- [DIRECTIONS FOR THIS TASK]:
Look through the data below. Show each line where the string "results" occurs.

- [RECORDS FOR THE EXERCISE]:
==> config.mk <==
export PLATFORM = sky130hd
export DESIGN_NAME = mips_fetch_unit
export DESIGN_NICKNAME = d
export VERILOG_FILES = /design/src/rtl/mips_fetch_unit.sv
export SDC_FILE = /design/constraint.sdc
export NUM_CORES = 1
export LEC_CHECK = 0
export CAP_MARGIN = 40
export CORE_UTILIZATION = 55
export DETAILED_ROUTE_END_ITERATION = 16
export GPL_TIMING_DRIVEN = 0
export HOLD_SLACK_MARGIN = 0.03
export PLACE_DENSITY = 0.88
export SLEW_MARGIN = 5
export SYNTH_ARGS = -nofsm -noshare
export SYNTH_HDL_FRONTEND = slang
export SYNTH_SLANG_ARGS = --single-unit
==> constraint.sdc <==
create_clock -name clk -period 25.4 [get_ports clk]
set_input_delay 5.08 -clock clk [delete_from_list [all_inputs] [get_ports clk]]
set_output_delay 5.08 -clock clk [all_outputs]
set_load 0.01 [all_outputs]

--

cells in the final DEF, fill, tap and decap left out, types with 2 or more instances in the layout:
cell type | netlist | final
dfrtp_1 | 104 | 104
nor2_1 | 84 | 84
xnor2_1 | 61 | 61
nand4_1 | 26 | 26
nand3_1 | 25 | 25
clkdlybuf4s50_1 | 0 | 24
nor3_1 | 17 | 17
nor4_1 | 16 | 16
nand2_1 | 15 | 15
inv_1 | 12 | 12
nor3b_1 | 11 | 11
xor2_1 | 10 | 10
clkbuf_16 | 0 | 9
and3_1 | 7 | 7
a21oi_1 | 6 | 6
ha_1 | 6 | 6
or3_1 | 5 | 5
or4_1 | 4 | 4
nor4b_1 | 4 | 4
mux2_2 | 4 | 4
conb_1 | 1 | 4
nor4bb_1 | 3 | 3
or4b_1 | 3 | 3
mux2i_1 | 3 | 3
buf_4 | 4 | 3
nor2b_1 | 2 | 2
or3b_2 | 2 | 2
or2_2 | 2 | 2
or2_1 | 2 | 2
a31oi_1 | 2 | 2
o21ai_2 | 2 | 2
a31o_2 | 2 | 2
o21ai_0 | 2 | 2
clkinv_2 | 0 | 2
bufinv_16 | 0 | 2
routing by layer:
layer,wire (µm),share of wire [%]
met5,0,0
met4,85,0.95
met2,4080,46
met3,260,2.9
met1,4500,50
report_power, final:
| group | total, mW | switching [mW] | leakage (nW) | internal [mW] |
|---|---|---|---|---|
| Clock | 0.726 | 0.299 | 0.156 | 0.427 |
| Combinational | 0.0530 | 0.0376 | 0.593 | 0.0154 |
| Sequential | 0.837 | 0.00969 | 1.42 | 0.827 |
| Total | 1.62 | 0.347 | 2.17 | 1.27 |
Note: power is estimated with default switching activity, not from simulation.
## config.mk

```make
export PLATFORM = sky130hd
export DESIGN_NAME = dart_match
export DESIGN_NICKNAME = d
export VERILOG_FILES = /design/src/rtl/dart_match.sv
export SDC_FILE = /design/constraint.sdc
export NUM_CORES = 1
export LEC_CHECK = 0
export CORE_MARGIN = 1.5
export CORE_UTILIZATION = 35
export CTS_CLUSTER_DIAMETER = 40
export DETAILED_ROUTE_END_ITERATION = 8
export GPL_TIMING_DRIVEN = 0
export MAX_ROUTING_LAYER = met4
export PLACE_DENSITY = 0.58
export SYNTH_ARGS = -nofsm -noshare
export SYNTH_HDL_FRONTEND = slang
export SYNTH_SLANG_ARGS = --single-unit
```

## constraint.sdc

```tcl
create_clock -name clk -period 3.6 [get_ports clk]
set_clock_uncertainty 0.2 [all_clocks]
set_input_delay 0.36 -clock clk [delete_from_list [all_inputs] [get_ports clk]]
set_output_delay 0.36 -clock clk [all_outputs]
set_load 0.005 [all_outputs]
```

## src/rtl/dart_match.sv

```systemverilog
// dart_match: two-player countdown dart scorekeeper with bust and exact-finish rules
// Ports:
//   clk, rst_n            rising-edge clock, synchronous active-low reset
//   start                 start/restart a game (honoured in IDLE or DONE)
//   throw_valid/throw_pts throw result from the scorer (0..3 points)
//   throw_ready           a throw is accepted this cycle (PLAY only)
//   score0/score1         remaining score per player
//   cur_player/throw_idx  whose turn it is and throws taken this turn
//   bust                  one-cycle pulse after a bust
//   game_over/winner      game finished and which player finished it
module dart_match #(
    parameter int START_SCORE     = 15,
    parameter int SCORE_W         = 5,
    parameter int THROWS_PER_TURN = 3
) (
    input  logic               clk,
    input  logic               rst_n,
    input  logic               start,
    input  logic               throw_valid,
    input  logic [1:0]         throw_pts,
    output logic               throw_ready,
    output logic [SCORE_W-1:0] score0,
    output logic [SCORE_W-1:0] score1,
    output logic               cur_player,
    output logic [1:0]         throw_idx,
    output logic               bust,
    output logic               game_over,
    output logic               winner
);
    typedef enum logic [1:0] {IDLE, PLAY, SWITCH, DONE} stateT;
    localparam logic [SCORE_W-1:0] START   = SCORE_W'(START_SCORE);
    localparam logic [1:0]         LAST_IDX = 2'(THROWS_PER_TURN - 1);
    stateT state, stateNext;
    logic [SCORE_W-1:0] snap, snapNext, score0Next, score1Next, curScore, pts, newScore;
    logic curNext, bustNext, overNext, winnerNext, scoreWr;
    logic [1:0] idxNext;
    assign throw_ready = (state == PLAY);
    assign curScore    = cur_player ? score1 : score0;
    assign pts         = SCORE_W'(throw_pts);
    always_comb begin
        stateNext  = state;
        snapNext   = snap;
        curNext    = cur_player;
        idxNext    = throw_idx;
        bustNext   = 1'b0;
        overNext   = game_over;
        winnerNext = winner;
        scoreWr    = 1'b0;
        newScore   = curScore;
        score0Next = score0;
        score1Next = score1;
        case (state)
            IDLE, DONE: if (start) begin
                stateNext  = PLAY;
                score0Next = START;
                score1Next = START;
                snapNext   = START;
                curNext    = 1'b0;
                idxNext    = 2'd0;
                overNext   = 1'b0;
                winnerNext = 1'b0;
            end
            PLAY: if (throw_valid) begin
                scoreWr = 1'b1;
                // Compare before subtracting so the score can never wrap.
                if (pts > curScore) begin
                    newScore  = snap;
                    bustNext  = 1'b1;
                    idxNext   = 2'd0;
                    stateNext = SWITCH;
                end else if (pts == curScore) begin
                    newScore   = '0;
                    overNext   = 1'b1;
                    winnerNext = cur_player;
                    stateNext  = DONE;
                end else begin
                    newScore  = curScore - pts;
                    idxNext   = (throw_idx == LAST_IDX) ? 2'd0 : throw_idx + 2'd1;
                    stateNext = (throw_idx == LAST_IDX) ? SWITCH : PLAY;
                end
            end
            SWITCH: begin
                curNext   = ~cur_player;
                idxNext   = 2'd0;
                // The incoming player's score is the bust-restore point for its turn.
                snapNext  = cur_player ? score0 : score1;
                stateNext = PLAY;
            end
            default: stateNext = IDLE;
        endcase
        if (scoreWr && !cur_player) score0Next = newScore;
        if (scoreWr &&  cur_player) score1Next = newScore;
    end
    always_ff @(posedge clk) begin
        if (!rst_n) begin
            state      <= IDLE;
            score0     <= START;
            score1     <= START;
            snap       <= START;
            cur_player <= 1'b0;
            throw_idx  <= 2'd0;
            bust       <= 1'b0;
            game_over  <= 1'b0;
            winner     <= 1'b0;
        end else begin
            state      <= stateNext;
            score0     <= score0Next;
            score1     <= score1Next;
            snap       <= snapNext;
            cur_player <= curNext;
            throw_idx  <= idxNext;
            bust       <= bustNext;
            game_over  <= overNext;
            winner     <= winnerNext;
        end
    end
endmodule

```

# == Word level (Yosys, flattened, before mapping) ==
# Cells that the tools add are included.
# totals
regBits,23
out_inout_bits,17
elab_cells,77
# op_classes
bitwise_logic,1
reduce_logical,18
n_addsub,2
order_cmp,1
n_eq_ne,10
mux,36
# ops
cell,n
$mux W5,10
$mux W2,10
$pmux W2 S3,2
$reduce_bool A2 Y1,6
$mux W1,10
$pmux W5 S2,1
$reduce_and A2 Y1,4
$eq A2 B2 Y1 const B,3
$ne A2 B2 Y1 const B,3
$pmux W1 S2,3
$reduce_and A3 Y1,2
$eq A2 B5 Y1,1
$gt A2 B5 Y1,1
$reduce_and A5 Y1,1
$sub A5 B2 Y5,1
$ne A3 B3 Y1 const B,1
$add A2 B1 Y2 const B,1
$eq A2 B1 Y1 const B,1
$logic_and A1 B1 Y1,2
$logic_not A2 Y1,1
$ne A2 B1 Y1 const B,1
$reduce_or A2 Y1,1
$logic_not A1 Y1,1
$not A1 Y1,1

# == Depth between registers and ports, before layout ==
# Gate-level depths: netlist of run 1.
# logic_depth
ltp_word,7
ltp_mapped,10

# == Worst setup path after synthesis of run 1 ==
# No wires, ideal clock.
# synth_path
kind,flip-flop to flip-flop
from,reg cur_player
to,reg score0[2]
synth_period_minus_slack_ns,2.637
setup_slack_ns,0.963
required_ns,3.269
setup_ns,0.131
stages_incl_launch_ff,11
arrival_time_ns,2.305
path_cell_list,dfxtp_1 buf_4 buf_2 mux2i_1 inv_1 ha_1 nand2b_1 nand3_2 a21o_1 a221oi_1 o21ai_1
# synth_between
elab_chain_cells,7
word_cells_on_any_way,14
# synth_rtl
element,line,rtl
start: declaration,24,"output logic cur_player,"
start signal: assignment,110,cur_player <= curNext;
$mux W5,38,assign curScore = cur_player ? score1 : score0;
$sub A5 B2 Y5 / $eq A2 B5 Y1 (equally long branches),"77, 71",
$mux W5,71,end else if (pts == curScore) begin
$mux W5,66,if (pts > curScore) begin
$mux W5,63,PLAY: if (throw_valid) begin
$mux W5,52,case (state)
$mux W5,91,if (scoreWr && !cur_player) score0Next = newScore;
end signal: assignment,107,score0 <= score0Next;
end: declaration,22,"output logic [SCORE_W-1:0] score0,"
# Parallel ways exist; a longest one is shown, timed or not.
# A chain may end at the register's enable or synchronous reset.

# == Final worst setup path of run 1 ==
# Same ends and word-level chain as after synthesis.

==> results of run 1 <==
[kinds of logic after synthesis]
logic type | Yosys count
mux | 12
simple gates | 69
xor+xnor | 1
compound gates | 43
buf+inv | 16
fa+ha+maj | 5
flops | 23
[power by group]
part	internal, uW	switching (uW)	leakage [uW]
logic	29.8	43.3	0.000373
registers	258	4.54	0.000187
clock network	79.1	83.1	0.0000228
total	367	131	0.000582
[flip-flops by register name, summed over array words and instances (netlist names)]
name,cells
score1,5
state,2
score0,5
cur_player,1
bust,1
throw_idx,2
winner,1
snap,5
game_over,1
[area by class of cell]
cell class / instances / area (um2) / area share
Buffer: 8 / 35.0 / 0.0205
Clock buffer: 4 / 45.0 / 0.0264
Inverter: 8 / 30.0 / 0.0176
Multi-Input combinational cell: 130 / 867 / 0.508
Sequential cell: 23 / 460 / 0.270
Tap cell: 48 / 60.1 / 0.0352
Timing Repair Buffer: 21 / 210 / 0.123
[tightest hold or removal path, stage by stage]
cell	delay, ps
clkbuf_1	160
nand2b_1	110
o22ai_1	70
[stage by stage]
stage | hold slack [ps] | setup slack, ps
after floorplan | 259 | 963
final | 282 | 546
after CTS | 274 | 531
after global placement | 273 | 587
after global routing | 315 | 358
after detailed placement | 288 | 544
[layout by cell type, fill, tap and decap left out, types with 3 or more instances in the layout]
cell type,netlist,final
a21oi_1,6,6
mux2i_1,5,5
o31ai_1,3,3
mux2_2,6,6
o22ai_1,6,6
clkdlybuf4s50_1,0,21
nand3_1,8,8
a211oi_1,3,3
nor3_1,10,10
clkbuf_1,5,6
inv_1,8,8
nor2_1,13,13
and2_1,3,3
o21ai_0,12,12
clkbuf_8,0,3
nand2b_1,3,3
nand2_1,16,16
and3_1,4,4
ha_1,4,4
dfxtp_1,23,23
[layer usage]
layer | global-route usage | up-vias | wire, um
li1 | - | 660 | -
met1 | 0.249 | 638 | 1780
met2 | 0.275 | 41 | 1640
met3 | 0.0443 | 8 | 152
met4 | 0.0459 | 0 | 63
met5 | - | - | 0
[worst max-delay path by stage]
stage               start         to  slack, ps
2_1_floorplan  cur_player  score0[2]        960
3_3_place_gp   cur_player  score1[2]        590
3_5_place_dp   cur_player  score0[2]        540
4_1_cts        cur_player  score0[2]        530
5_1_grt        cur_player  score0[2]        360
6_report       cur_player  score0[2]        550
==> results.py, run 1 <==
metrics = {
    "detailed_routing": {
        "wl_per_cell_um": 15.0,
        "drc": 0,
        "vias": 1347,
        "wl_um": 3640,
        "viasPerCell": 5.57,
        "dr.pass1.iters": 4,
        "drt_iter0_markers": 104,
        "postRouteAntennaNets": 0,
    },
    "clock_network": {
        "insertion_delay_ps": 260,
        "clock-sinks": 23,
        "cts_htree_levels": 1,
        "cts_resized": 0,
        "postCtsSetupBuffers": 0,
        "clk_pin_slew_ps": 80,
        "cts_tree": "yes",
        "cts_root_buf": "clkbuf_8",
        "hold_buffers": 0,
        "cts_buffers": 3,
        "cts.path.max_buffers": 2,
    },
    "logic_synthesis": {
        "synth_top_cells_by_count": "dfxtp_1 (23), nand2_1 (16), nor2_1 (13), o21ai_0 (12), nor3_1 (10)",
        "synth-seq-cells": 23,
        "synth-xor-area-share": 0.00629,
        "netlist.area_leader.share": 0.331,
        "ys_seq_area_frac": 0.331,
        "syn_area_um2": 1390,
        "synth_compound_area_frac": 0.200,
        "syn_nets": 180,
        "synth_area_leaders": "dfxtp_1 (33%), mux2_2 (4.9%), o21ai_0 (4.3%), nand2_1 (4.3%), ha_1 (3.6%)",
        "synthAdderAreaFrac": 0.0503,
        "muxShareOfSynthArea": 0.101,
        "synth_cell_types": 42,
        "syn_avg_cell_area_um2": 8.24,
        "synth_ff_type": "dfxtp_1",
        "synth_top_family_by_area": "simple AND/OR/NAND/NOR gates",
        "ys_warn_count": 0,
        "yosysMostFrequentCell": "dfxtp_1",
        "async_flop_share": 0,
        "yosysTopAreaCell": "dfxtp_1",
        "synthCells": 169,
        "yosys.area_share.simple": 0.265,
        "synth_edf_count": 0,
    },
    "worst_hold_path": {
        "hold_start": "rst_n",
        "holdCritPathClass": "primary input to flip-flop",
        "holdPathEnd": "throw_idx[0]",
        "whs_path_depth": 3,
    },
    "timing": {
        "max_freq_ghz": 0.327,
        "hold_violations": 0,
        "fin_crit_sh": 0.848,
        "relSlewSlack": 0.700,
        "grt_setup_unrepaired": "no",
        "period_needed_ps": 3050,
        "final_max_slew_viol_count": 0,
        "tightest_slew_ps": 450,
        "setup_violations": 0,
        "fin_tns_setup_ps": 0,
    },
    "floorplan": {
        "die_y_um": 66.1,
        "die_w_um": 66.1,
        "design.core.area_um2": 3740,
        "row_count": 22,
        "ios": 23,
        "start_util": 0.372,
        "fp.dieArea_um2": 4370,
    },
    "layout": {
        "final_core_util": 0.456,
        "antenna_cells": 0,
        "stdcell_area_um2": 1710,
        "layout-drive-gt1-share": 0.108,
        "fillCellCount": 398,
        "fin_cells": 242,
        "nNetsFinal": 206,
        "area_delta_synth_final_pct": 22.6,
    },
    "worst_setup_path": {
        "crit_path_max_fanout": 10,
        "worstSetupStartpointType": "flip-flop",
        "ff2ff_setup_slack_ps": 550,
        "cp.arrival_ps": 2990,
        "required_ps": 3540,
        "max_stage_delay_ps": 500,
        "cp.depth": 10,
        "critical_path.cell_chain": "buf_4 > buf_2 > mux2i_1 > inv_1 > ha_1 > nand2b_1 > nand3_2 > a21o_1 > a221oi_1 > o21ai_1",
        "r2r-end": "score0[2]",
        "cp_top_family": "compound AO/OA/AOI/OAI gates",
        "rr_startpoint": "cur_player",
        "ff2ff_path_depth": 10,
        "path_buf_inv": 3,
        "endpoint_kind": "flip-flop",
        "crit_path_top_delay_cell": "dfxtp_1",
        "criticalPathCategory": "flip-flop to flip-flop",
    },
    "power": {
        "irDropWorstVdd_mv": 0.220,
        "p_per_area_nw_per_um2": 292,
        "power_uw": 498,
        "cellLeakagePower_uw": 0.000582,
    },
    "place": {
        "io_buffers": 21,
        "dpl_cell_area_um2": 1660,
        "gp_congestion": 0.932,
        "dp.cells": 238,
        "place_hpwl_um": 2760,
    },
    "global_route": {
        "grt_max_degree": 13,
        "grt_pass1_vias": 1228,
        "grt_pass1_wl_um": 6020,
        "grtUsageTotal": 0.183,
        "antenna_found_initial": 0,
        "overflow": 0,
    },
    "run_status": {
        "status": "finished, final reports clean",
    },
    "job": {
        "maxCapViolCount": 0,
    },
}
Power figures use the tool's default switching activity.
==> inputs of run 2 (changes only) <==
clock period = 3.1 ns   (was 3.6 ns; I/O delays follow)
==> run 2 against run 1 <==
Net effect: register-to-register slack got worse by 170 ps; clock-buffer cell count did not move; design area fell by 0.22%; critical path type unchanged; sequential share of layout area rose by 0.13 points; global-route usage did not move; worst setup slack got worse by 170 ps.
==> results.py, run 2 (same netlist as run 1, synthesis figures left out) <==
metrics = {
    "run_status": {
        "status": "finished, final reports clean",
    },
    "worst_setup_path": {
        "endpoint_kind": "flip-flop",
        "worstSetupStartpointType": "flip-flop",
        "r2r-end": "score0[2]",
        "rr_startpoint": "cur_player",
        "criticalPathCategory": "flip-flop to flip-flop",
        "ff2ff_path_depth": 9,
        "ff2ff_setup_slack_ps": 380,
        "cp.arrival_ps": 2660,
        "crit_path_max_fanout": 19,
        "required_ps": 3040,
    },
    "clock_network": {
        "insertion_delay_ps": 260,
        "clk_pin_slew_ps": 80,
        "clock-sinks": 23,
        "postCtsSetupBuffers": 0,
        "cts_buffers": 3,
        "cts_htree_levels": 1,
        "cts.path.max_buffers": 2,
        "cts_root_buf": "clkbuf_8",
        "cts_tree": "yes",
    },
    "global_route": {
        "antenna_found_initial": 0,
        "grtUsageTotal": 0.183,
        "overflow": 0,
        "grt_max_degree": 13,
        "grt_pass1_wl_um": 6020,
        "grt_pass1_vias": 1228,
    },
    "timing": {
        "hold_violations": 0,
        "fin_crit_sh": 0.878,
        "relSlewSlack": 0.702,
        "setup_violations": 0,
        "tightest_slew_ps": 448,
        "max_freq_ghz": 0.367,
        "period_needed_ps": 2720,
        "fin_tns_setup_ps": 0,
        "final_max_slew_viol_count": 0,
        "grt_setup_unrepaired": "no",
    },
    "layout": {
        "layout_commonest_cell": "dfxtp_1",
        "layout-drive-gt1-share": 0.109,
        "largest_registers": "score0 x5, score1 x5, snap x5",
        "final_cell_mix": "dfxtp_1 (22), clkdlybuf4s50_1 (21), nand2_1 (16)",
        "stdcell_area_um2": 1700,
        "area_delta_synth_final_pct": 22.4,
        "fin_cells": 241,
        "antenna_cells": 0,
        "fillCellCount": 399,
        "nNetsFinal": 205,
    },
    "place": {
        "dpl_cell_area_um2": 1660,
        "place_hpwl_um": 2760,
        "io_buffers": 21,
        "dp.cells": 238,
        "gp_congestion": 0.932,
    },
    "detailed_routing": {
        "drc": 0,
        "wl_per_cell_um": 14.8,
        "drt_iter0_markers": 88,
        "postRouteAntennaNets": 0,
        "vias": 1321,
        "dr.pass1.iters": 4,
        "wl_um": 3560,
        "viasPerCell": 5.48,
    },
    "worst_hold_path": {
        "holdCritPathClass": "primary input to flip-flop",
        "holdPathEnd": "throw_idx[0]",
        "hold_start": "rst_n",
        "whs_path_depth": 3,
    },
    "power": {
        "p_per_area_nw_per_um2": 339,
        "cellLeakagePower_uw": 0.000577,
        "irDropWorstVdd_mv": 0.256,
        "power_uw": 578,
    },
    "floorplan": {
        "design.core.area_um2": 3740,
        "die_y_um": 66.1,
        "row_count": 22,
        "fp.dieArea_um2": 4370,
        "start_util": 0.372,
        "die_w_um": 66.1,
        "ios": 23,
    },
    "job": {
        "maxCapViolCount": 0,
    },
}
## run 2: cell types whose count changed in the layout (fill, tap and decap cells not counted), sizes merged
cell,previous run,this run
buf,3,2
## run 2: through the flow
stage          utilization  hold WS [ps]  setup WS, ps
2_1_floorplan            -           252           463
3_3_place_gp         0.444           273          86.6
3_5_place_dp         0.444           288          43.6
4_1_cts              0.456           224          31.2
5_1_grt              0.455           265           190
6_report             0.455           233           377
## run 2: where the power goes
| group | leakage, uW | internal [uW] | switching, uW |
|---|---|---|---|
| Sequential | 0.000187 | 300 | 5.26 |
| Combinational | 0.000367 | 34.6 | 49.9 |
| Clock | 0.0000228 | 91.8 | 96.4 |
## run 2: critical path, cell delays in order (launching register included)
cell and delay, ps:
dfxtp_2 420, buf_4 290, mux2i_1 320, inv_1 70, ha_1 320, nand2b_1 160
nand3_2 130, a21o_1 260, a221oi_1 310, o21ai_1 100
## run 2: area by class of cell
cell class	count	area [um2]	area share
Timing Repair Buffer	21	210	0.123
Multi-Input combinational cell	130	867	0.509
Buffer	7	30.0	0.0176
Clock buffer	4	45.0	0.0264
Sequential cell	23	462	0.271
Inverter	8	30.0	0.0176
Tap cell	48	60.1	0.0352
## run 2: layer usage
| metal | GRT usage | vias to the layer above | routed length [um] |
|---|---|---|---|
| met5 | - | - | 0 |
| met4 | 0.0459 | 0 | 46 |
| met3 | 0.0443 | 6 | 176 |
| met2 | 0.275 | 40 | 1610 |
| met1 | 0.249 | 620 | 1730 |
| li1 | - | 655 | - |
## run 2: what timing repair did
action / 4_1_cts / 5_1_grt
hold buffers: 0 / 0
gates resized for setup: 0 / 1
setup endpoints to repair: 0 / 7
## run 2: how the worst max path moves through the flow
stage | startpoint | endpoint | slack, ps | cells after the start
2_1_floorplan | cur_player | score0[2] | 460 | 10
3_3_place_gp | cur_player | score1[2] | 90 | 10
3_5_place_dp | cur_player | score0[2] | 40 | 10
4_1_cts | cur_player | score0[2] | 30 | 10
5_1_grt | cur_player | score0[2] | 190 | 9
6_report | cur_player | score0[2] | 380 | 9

- [OUTPUT FOR THIS TASK]:
==> results of run 1 <==
==> results.py, run 1 <==
==> results.py, run 2 (same netlist as run 1, synthesis figures left out) <==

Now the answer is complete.